Most pathogenic mutations do not alter the membrane topology of the prion protein

The prion protein (PrP), a glycolipid-anchored membrane glycoprotein, contains a conserved hydrophobic sequence that can span the lipid bilayer in either direction, resulting in two transmembrane forms designated (PrP)-Pr-Ntm and (PrP)-Pr-Ctm. Previous studies have shown that the proportion of (PrP)-Pr-Ctm is increased by mutations in the membrane-spanning segment, and it has been hypothesized that (PrP)-Pr-Ctm represents a key intermediate in the pathway of prion-induced neurodegeneration, To further test this idea, we have surveyed a number of mutations associated with familial prion diseases to determine whether they alter the proportions of (PrP)-Pr-Ntm and (PrP)-Pr-Ctm produced in vitro, in transfected cells, and in transgenic mice.
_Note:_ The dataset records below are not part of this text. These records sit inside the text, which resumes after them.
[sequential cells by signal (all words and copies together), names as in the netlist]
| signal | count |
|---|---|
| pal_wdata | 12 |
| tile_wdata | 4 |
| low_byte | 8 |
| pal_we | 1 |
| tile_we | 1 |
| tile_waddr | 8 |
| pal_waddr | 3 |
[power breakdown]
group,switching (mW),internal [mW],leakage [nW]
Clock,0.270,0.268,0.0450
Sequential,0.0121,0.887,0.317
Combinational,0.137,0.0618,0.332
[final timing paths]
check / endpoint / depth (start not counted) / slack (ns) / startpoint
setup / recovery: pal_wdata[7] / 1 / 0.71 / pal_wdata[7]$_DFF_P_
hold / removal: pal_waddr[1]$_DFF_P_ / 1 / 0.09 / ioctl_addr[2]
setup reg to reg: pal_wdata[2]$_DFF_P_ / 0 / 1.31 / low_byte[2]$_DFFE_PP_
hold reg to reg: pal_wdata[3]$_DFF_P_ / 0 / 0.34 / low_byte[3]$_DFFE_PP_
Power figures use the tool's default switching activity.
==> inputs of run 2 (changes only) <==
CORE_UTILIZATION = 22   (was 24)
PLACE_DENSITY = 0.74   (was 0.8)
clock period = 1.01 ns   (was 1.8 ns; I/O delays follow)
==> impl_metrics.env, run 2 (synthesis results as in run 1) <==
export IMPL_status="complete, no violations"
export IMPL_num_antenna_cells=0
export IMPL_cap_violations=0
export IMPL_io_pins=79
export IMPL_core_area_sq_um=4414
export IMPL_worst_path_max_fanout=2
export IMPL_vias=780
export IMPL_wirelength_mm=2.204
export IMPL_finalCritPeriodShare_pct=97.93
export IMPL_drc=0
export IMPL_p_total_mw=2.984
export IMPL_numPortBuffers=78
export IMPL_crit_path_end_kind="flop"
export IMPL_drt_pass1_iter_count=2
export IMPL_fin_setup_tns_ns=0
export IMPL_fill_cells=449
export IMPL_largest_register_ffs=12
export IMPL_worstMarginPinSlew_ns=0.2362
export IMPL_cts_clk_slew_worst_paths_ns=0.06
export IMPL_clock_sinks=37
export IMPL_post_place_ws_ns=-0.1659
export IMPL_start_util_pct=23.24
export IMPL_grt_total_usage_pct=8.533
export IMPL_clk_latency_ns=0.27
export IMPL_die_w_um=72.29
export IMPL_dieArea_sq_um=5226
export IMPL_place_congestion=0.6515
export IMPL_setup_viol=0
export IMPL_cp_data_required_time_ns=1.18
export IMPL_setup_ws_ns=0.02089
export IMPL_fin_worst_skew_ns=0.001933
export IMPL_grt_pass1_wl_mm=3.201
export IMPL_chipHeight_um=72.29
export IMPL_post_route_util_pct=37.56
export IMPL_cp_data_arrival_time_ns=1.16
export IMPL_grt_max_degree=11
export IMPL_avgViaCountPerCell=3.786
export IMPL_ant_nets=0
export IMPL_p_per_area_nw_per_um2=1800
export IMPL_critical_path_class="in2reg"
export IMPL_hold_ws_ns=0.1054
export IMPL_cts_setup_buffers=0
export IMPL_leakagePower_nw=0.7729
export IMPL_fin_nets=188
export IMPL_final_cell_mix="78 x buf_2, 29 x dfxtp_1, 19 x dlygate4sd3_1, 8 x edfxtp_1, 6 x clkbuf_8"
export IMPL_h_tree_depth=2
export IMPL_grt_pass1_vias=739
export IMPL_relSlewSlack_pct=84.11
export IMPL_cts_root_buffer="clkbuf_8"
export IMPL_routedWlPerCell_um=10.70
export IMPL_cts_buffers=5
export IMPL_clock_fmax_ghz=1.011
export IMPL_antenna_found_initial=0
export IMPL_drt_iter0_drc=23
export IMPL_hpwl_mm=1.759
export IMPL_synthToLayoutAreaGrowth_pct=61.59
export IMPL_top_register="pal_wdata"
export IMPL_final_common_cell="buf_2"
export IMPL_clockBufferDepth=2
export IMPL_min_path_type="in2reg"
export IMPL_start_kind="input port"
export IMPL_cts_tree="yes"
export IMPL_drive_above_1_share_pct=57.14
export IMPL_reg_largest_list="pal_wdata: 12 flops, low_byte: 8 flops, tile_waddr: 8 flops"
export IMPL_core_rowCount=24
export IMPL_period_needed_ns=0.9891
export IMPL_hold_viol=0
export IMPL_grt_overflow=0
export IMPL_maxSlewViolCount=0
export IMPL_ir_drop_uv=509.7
==> config.mk <==
export PLATFORM = sky130hd
export DESIGN_NAME = clk_enables
export DESIGN_NICKNAME = d
export VERILOG_FILES = /design/src/hdl/clk_enables.sv
export SDC_FILE = /design/constraint.sdc
export NUM_CORES = 1
export LEC_CHECK = 0
export BUFFER_PORTS_ARGS = -buffer_cell sky130_fd_sc_hd__clkbuf_2
export CORE_AREA = 2 2 39 41
export CTS_CLUSTER_SIZE = 25
export DETAILED_ROUTE_END_ITERATION = 8
export DIE_AREA = 0 0 41 43
export MAX_ROUTING_LAYER = met4
export SLEW_MARGIN = 0
export SYNTH_ARGS = -nofsm -noshare
export SYNTH_HDL_FRONTEND = slang
export SYNTH_SLANG_ARGS = --single-unit
==> constraint.sdc <==
create_clock -name clk -period 1.1 [get_ports clk]
set_input_delay 0.33 -clock clk [delete_from_list [all_inputs] [get_ports clk]]
set_output_delay 0.33 -clock clk [all_outputs]
set_load 0.005 [all_outputs]
==> src/hdl/clk_enables.sv <==
`timescale 1ns/10ps

module clk_enables #(
    parameter int CLK_SPEED = 48
) (
    input  logic clk,
    input  logic reset,
    output logic cen12,
    output logic cen6,
    output logic cen3,
    output logic cen1p5
);

    // clocks per 12 MHz strobe, 4 at 48 MHz and 2 at 24 MHz
    localparam int DIV = CLK_SPEED / 12;
    localparam int W12 = $clog2(DIV);
    localparam int CW  = W12 + 3;

    logic [CW-1:0] cnt;

    // one shared counter keeps all strobes phase aligned
    always_ff @(posedge clk) begin
        if (reset) begin
            cnt    <= '0;
            cen12  <= 1'b0;
            cen6   <= 1'b0;
            cen3   <= 1'b0;
            cen1p5 <= 1'b0;
        end else begin
            cnt    <= cnt + 1'b1;
            cen12  <= cnt[W12-1:0] == '0;
            cen6   <= cnt[W12:0] == '0;
            cen3   <= cnt[W12+1:0] == '0;
            cen1p5 <= cnt == '0;
        end
    end

    // pixel strobe must land on a 12 MHz strobe
    a_cen6_on_cen12: assert property (
        @(posedge clk) disable iff (reset) cen6 |-> cen12
    ) else $error("cen6 without cen12");

endmodule

==> results of run 1 <==
## metrics by stage
step                instance area (sq um)  worst slack (ns)  utilization  power [mW]  cells
finish                              424.2           0.07097       0.3065      0.6851     55
global route                        424.2           0.01475       0.3065      0.7423     55
CTS                                 419.2           0.02742       0.3029      0.6993     55
detailed placement                  392.9           0.03840       0.2839      0.4396     51
global placement                    392.9           0.04994       0.2839      0.4363     51
floorplan                           345.3           0.07552            -      0.4132     30
## per-layer routing
| metal | up-vias | part of all wire | GRT usage |
|---|---|---|---|
| met5 | - | 0 | - |
| met4 | 0 | 0.013 | 0.06000 |
| met3 | 3 | 0.13 | 0.09424 |
| met2 | 9 | 0.40 | 0.08750 |
| met1 | 98 | 0.45 | 0.09385 |
| li1 | 114 | - | - |
## where the power goes
group / leakage (nW) / internal (mW) / switching (mW)
Combinational: 0.102 / 0.0401 / 0.0271
Sequential: 0.0748 / 0.352 / 0.0136
Clock: 0.0150 / 0.140 / 0.113
Total: 0.192 / 0.532 / 0.154
## layout make-up
type	count	area, sq um
clock buffers	4	26.28
fillers	149	959.7
inverters	2	7.507
multi-input cells	18	155.1
flip-flops and latches	9	182.7
well taps	16	20.02
repair buffers	6	32.53
## final timing paths
check | to | slack (ns)
setup reg to reg | cnt[4]$_SDFF_PP0_ | 0.07
setup / recovery | cnt[4]$_SDFF_PP0_ | 0.07
hold / removal | cnt[0]$_SDFF_PP0_ | 0.37
hold reg to reg | cen1p5$_SDFF_PP0_ | 0.45
## synthesized netlist by cell type, drive strengths merged
cell   instances
nor4b          1
nand3          2
inv            2
and2b          1
dfxtp          9
nor2           4
ha             2
buf            1
nor2b          5
xnor2          1
mux2           2
## cells by family after synthesis
kind of cell	Yosys count	synth area share
xor+xnor	1	0.02537
fa+ha+maj	2	0.07245
buf+inv	3	0.03623
flops	9	0.5217
mux	2	0.08696
simple gates	13	0.2572
## state kept, by name, indices dropped and copies added (netlist names)
signal  cells
cen12       1
cnt         5
cen1p5      1
cen3        1
cen6        1
## timing repair
action                     CTS  global route
setup endpoints to repair    0             2
hold buffers                 0             0
gates resized for setup      0             3
==> key figures, run 1 <==
Outcome
  – Status: complete, no violations

Detailed routing
  – Total wire length: around 460 um
  – Via-per-instance ratio: between 4 and 5
  – ANT nets after route: 0
  – First-pass iteration count of the detailed router: 2
  – Drt drc: 0
  – Vias: 224
  – Initial DRC count: 1
  – Routed WL per cell: 8.364 um

Timing
  – Final max-slew violation count: 0
  – Fin Clk Skew: 0.001637 ns
  – Relative max-transition margin: 0.8433
  – Setup TNS: 0 ns
  – Hold Fails Final Rpt: 0
  – Finish-stage setup viols: 0
  – RSZ-0062 raised after global routing: false
  – Max Freq: 971.8 MHz
  – Hold WS: between 0.3 and 0.4 ns
  – Fin crit share: 0.9355
  – Final min period: 1.029 ns
  – Slew @ Worst Pin: 0.2347 ns

Worst setup path
  – CP Buf/Inv Count: 0
  – Req. time, crit path: approximately 1.3 ns
  – Worst r2r src: cnt[0]$_SDFF_PP0_
  – Slowest CP cell: dfxtp_2
  – Critical Path Sink Type: flop
  – Top cell family by delay on the critical path: flip-flops
  – Cells on worst reg2reg path: 3
  – CP arrival: 1.18 ns
  – Critical Path Start: cnt[0]$_SDFF_PP0_
  – Crit-path max FO: 3
  – CP Cell Sequence: ha_2, nand3_1, mux2_4
  – CP Class: flop to flop
  – CP Depth: 3
  – Max incr delay on CP: 0.34 ns
  – Critical Path Start Type: flop

Clock tree
  – Post-CTS Setup Inserts: 0
  – Total clock sinks: 9
  – CTS tree: yes
  – Root buffer cell: clkbuf_4
  – CTS Buf Count: 3
  – Htree depth: 1
  – Latest clock arrival within the worst-skew pair: 0.26 ns
  – Clock buffer depth: 2
  – Reg clk slew, reported paths: 0.06 ns

Worst hold path
  – HP Start: reset
  – Hold Path Class: primary input to flop
  – Hold path cells: 2

Floorplanning
  – Row Count: 14
  – Die W: 41 um
  – Die Y: roughly 43 um
  – Starting density of the core: 0.2495
  – Io pins: 6
  – Die area: 1763 sq um
  – Core Area: around 1400 sq um

Synth
  – Synthesized net count: 34
  – Post-synthesis sequential area ratio: 0.5217
  – Synth top area cells: dfxtp_1 (52%), nor2b_1 (9.1%), mux2_4 (8.7%)
  – Area share of the largest cell type after synthesis: 0.5217
  – Post-synth top area cell: dfxtp_1
  – Mapped Area: about 350 sq um
  – Post-synth cell types: 11
  – Yosys warns: 0
  – Avg Inst Size Synth: 11.51 sq um
  – Synthesized flop and latch total: 9
  – Post-Syn Instances: 30

Finish
  – Final #Nets: 44
  – Commonest non-fill, non-tap cell in the layout: dfxtp_1
  – Synthesis-to-layout area growth: 22.83%
  – Layout cells sized above 1: 0.4103
  – # diodes: 0
  – Commonest non-fill, non-tap cells in the layout: dfxtp_1 (7), nor2b_1 (5), clkbuf_2 (5)

GRT
  – GRT Overall Usage: 0.08660
  – Vias in the first global route: 210
  – Total congestion overflow: 0
  – Antenna violations before repair: 0
  – First-pass GRT wire length: 890 um
  – Largest net degree at the start of global routing: 10

Place
  – Gpl congestion: 0.6467
  – Port buffer count: 5
  – Post-DP HPWL: roughly 350 um

Flow run
  – Max-Cap Viols: 0

Pwr
  – Power Dens Cells: 1615 nW/um^2
  – Worst VDD drop: roughly 730 uV
  – Static leakage: approximately 0.19 nW
No activity file was read; power rests on OpenSTA's default activity.
==> inputs of run 2 (changes only) <==
--- a/config.mk
+++ b/config.mk
@@ -11,6 +11,7 @@
 export DETAILED_ROUTE_END_ITERATION = 8
 export DIE_AREA = 0 0 41 43
 export MAX_ROUTING_LAYER = met4
+export SETUP_SLACK_MARGIN = 0.1
 export SLEW_MARGIN = 0
 export SYNTH_ARGS = -nofsm -noshare
 export SYNTH_HDL_FRONTEND = slang
==> run 2 against run 1 <==
- register-to-register slack better by 0.02 ns
- flip-flop and latch count unchanged
- setup slack better by 0.023 ns
- largest cell class is now multi-input gates
- highest routed layer unchanged
==> key figures, run 2 (same netlist as run 1, synthesis figures left out) <==
Outcome
  – Status: complete, no violations

Worst setup path
  – Worst r2r dst: cnt[4]$_SDFF_PP0_
  – Cells on worst reg2reg path: 3
  – CP Depth: 3
  – CP Buf/Inv Count: 0
  – Critical Path Start: cnt[1]$_SDFF_PP0_
  – CP Cell Sequence: ha_4, nand3_4, mux2_4
  – Top cell family by delay on the critical path: flip-flops
  – Crit-path max FO: 3
  – Req. time, crit path: 1.25 ns
  – R2r setup slk: ~0.094 ns
  – Slowest CP cell: dfxtp_4
  – CP arrival: 1.15 ns
  – Critical Path Sink Type: flop
  – CP Class: flop to flop
  – Max incr delay on CP: 0.37 ns
  – Critical Path Start Type: flop
  – Worst r2r src: cnt[1]$_SDFF_PP0_

Detailed routing
  – Initial DRC count: 0
  – First-pass iteration count of the detailed router: 1
  – Met3 WL: 61 um
  – Metal2 WL: 296 um
  – Routed WL per cell: 10.56 um
  – Met1 wire length: 203 um
  – Drt drc: 0
  – Vias: 236
  – ANT nets after route: 0
  – DR top layer: met4
  – Total wire length: between 500 and 600 um
  – Via-per-instance ratio: 4.291

Flow run
  – Max-Cap Viols: 0

Clock tree
  – CTS tree: yes
  – Root buffer cell: clkbuf_4
  – Hold Buf Count CTS: 0
  – Clock buffer depth: 2
  – Reg clk slew, reported paths: 0.06 ns
  – Latest clock arrival within the worst-skew pair: 0.26 ns
  – Htree depth: 1
  – CTS Buf Count: 3
  – Total clock sinks: 9

Timing
  – Finish-stage setup viols: 0
  – Setup TNS: 0 ns
  – Fin Clk Skew: 0.003240 ns
  – Final max-slew violation count: 0
  – Fin crit share: 0.9147
  – Hold Fails Final Rpt: 0
  – Slew @ Worst Pin: ~0.27 ns
  – Final min period: just over 1 ns
  – RSZ-0062 raised after global routing: true
  – Max Freq: 993.9 MHz
  – Hold WS: 0.3937 ns
  – Relative max-transition margin: 0.8197

Pwr
  – Worst VDD drop: ~570 uV
  – Tot Pwr: 0.7067 mW
  – Power Dens Cells: roughly 1500 nW/um^2
  – Static leakage: around 0.20 nW

Place
  – Post-DP HPWL: 326.9 um
  – Gpl congestion: ~0.64
  – Post-placement cell count: 50
  – Port buffer count: 5

Worst hold path
  – Hold Crit Endpoint: cnt[0]$_SDFF_PP0_
  – HP Start: reset
  – Hold Path Class: primary input to flop
  – Hold path cells: 2

Finish
  – # fillers: 145
  – Synthesis-to-layout area growth: 38.41%
  – Commonest non-fill, non-tap cells in the layout: dfxtp_1 (6), nor2_1 (4), nor2b_1 (4)
  – Max reg flops: 5
  – Layout Cells excl Fill: 55
  – # diodes: 0
  – Final #Nets: 44
  – Commonest non-fill, non-tap cell in the layout: dfxtp_1
  – Most flops, register: cnt
  – Layout cells sized above 1: 0.5897
  – Util after Layout: 0.3454

Floorplanning
  – Core Area: 1384 sq um
  – Die W: between 40 and 50 um
  – Die area: roughly 1800 sq um
  – Starting density of the core: 0.2495
  – Die Y: 43 um
  – Row Count: 14
  – Io pins: 6

GRT
  – Total congestion overflow: 0
  – Antenna violations before repair: 0
  – First-pass GRT wire length: 903 um
  – Largest net degree at the start of global routing: 10
  – Vias in the first global route: 207
  – GRT Overall Usage: 0.08781
-- run 2: changes by cell type in the layout (fill, tap and decap cells not counted), sizes merged --
cell	before	now
buf	1	3
clkbuf	9	7
-- run 2: layout make-up --
type,instances,area (sq um),share of cell area
flip-flops and latches,9,188.9,0.3953
well taps,16,20.02,0.04188
inverters,2,7.507,0.01571
clock buffers,4,26.28,0.05497
multi-input cells,18,202.7,0.4241
repair buffers,6,32.53,0.06806
-- run 2: power breakdown --
group	internal [mW]	switching, mW
logic	0.0509	0.0341
clock network	0.139	0.111
registers	0.351	0.0199
-- run 2: what timing repair did --
action	in CTS	in global routing
setup buffers	1	0
pin swaps	1	1
setup endpoints to repair	6	8
resized for setup	10	5
-- run 2: worst max-delay path by stage --
stage / slack (ns) / end
global placement: 0.07 / cnt[4]$_SDFF_PP0_
CTS: 0.1 / cen3
detailed placement: 0.05 / cnt[4]$_SDFF_PP0_
global route: 0.06 / cnt[4]$_SDFF_PP0_
floorplan: 0.11 / cnt[4]$_SDFF_PP0_
finish: 0.09 / cnt[4]$_SDFF_PP0_
-- run 2: layer usage --
layer  GRT usage  up-vias
met2      0.1063        9
met1     0.08795      108
met4     0.06000        0
li1            -      114
met5           -        -
met3     0.07853        5
-- run 2: metrics by stage --
step | setup slack [ns] | area [sq um]
2_1_floorplan | 0.1068 | 350.3
3_3_place_gp | 0.06957 | 390.4
3_5_place_dp | 0.05383 | 390.4
4_1_cts | 0.09801 | 460.4
5_1_grt | 0.05813 | 478.0
6_report | 0.09383 | 478.0
==> inputs of run 3 (changes only) <==
--- a/config.mk
+++ b/config.mk
@@ -5,6 +5,7 @@
 export SDC_FILE = /design/constraint.sdc
 export NUM_CORES = 1
 export LEC_CHECK = 0
+export ABC_AREA = 1
 export BUFFER_PORTS_ARGS = -buffer_cell sky130_fd_sc_hd__clkbuf_2
 export CORE_AREA = 2 2 39 41
 export CTS_CLUSTER_SIZE = 25
==> run 3 against run 2 <==
- setup slack gained 0.017 ns
- largest cell class is now registers
- largest power group unchanged
- maximum frequency increased by 1.8%
- clock-buffer cell count is the same
- critical endpoint is now cen6
==> key figures, run 3 <==
Synth
  – Post-synth top area cell: dfxtp_1
  – Largest family of logic cells by synthesized area: simple AND/OR/NAND/NOR gates
  – Synthesized net count: 43
  – Post-Synth Adder-Cell Area: 0.07273
  – Top FF cell, synth: dfxtp_1
  – Area share of the largest cell type after synthesis: 0.5236
  – Simple-Gate Fraction of Synth Area: 0.2655
  – Synth Area in Compound Gates: 0
  – Post-synth cell types: 13
  – Commonest cells in the netlist: dfxtp_1 (9), inv_1 (6), nor2_1 (6), nand2_1 (5)
  – Yosys warns: 0
  – Mapped Area: 344.1 sq um
  – Mux contribution to synthesized area: 0
  – Post-Synth XOR/XNOR Area: 0.02545
  – Post-synthesis sequential area ratio: 0.5236
  – Synthesized flop and latch total: 9
  – Synth top area cells: dfxtp_1 (52%), ha_1 (7.3%), inv_1 (6.5%)
  – Avg Inst Size Synth: 8.823 sq um
  – Top-count cell post-synth: dfxtp_1
  – Post-Syn Instances: 39
  – FFs w/ async S/R, synth: 0
  – EDFF count, synth: 0

Pwr
  – Power Dens Cells: ~1700 nW/um^2
  – Tot Pwr: 0.6739 mW
  – Worst VDD drop: 698.5 uV
  – Static leakage: 0.1865 nW

Timing
  – Final min period: around 1 ns
  – Hold Fails Final Rpt: 0
  – Slew @ Worst Pin: 0.2473 ns
  – Fin crit share: 0.8988
  – Setup TNS: 0 ns
  – Relative max-transition margin: 0.8349
  – Setup WS post-layout: 0.1113 ns
  – Fin Clk Skew: 0.002726 ns
  – Max Freq: 1011 MHz
  – Hold WS: 0.3701 ns
  – RSZ-0062 raised after global routing: true
  – Finish-stage setup viols: 0
  – Final max-slew violation count: 0

Clock tree
  – Post-CTS Setup Inserts: 0
  – Clock buffer depth: 2
  – Reg clk slew, reported paths: ~0.06 ns
  – Latest clock arrival within the worst-skew pair: 0.25 ns
  – Total clock sinks: 9
  – CTS tree: yes
  – Htree depth: 1
  – CTS Buf Count: 3
  – Root buffer cell: clkbuf_4

Finish
  – Most flops, register: cnt
  – Synthesis-to-layout area growth: 17.45%
  – # diodes: 0
  – Max reg flops: 5
  – Layout Cells excl Fill: 62
  – Layout cells sized above 1: 0.3261
  – Commonest non-fill, non-tap cells in the layout: inv_1 (6), nor2_1 (6), nand2_1 (5), dfxtp_1 (5)
  – # fillers: 149
  – Final #Nets: 51

GRT
  – GRT Overall Usage: 0.06996
  – Total congestion overflow: 0
  – Largest net degree at the start of global routing: 10
  – First-pass GRT wire length: 759 um
  – Antenna violations before repair: 0
  – Vias in the first global route: 201

Detailed routing
  – First-pass iteration count of the detailed router: 3
  – Via-per-instance ratio: 3.952
  – Vias: 245
  – Drt drc: 0
  – Total wire length: 475 um
  – ANT nets after route: 0
  – Met3 WL: around 48 um
  – Met1 wire length: roughly 200 um
  – Routed WL per cell: 7.661 um
  – Metal2 WL: 221 um
  – DR top layer: met4
  – Initial DRC count: 4

Worst setup path
  – CP Cell Sequence: clkbuf_2
  – Slowest CP cell: dfxtp_2
  – Critical Path Sink Type: primary output
  – Max incr delay on CP: between 0.3 and 0.4 ns
  – Req. time, crit path: 0.77 ns
  – Critical Path Start Type: flop
  – Crit-path max FO: 1
  – CP Class: flop to primary output
  – CP arrival: approximately 0.66 ns
  – CP Buf/Inv Count: 1
  – Top cell family by delay on the critical path: flip-flops

Floorplanning
  – Row Count: 14
  – Die Y: 43 um
  – Die area: 1763 sq um
  – Io pins: 6
  – Die W: between 40 and 50 um
  – Core Area: roughly 1400 sq um
  – Starting density of the core: 0.2486

Place
  – Post-placement cell count: 58
  – Port buffer count: 5
  – Gpl congestion: 0.7064
  – Dpl ws: 0.1681 ns
  – Post-DP HPWL: 356.4 um

Worst hold path
  – Hold Path Class: primary input to flop

Outcome
  – Status: complete, no violations

Flow run
  – Max-Cap Viols: 0
[run 3: cell count changes after synthesis, moves of 2 or more]
cell     before  now
nand4_1       0    2
nor2_2        0    2
mux2_4        2    0
nor2b_1       5    0
nor2_1        4    6
inv_1         2    6
nand2_1       0    5
[run 3: repair_timing]
item,CTS,global route
setup endpoints to repair,4,8
resized for setup,0,5
hold buffers,0,0
pin swaps,0,0
[run 3: final timing paths]
kind	from	end	slack (ns)	depth (start not counted)
max	cen6$_SDFF_PP0_	cen6	0.11	1
min	reset	cnt[4]$_SDFF_PP0_	0.37	2
max reg2reg	cnt[1]$_SDFF_PP0_	cnt[4]$_SDFF_PP0_	0.17	5
min reg2reg	cnt[0]$_SDFF_PP0_	cnt[0]$_SDFF_PP0_	0.45	1
[run 3: layer usage]
metal  track usage  vias to the layer above
li1              -                      132
met1       0.06431                      103
met2       0.09375                        8
met3       0.06283                        2
met4       0.04000                        0
met5             -                        -
[run 3: through the flow]
stage	cell area, sq um	utilization
final	404.1	0.2920
after global routing	404.1	0.2920
after CTS	399.1	0.2884
after detailed placement	372.9	0.2694
after global placement	372.9	0.2694
after floorplan	344.1	-
[run 3: logic make-up (layout without fill, tap and decap cells)]
logic type,Yosys count,after routing
adder cells (fa/ha/maj),2,2
buffers and inverters,8,15
XOR/XNOR,1,1
flip-flops,9,9
AND/OR/NAND/NOR,19,19
[run 3: layout make-up]
| class | instances | area (sq um) | area share |
|---|---|---|---|
| Clock buffer | 4 | 26.28 | 0.06502 |
| Inverter | 6 | 22.52 | 0.05573 |
| Multi-Input combinational cell | 22 | 125.1 | 0.3096 |
| Sequential cell | 9 | 185.2 | 0.4582 |
| Tap cell | 16 | 20.02 | 0.04954 |
| Timing Repair Buffer | 5 | 25.02 | 0.06192 |
[run 3: worst reg2reg max path, delay by kind of cell, from the launching register on]
family,cells,cell delay [ns]
flops,1,0.38
simple gates,4,0.28
fa+ha+maj,1,0.22
[run 3: power breakdown]
group	switching [mW]	total [mW]	internal, mW	leakage [nW]
Combinational	0.0322	0.0612	0.0289	0.0963
Clock	0.105	0.244	0.139	0.0150
Sequential	0.0156	0.369	0.353	0.0752
Total	0.153	0.674	0.521	0.186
For the in vitro experiments, PrP mRNA was translated in the presence of murine thymoma microsomes which, in contrast to the canine pancreatic microsomes used in previous studies, are capable of efficient glycolipidation, We confirmed that mutations within or near the transmembrane domain enhance the formation of (PrP)-Pr-Ctm, and we demonstrate for the first time that this species contains a C-terminal glycolipid anchor, thus exhibiting an unusual, dual mode of membrane attachment. However, we find that pathogenic mutations in other regions of the molecule have no effect on the amounts of (PrP)-Pr-Ctm and (PrP)-Pr-Ntm, arguing against the proposition that transmembrane PrP plays an obligate role in the pathogenesis of prion diseases.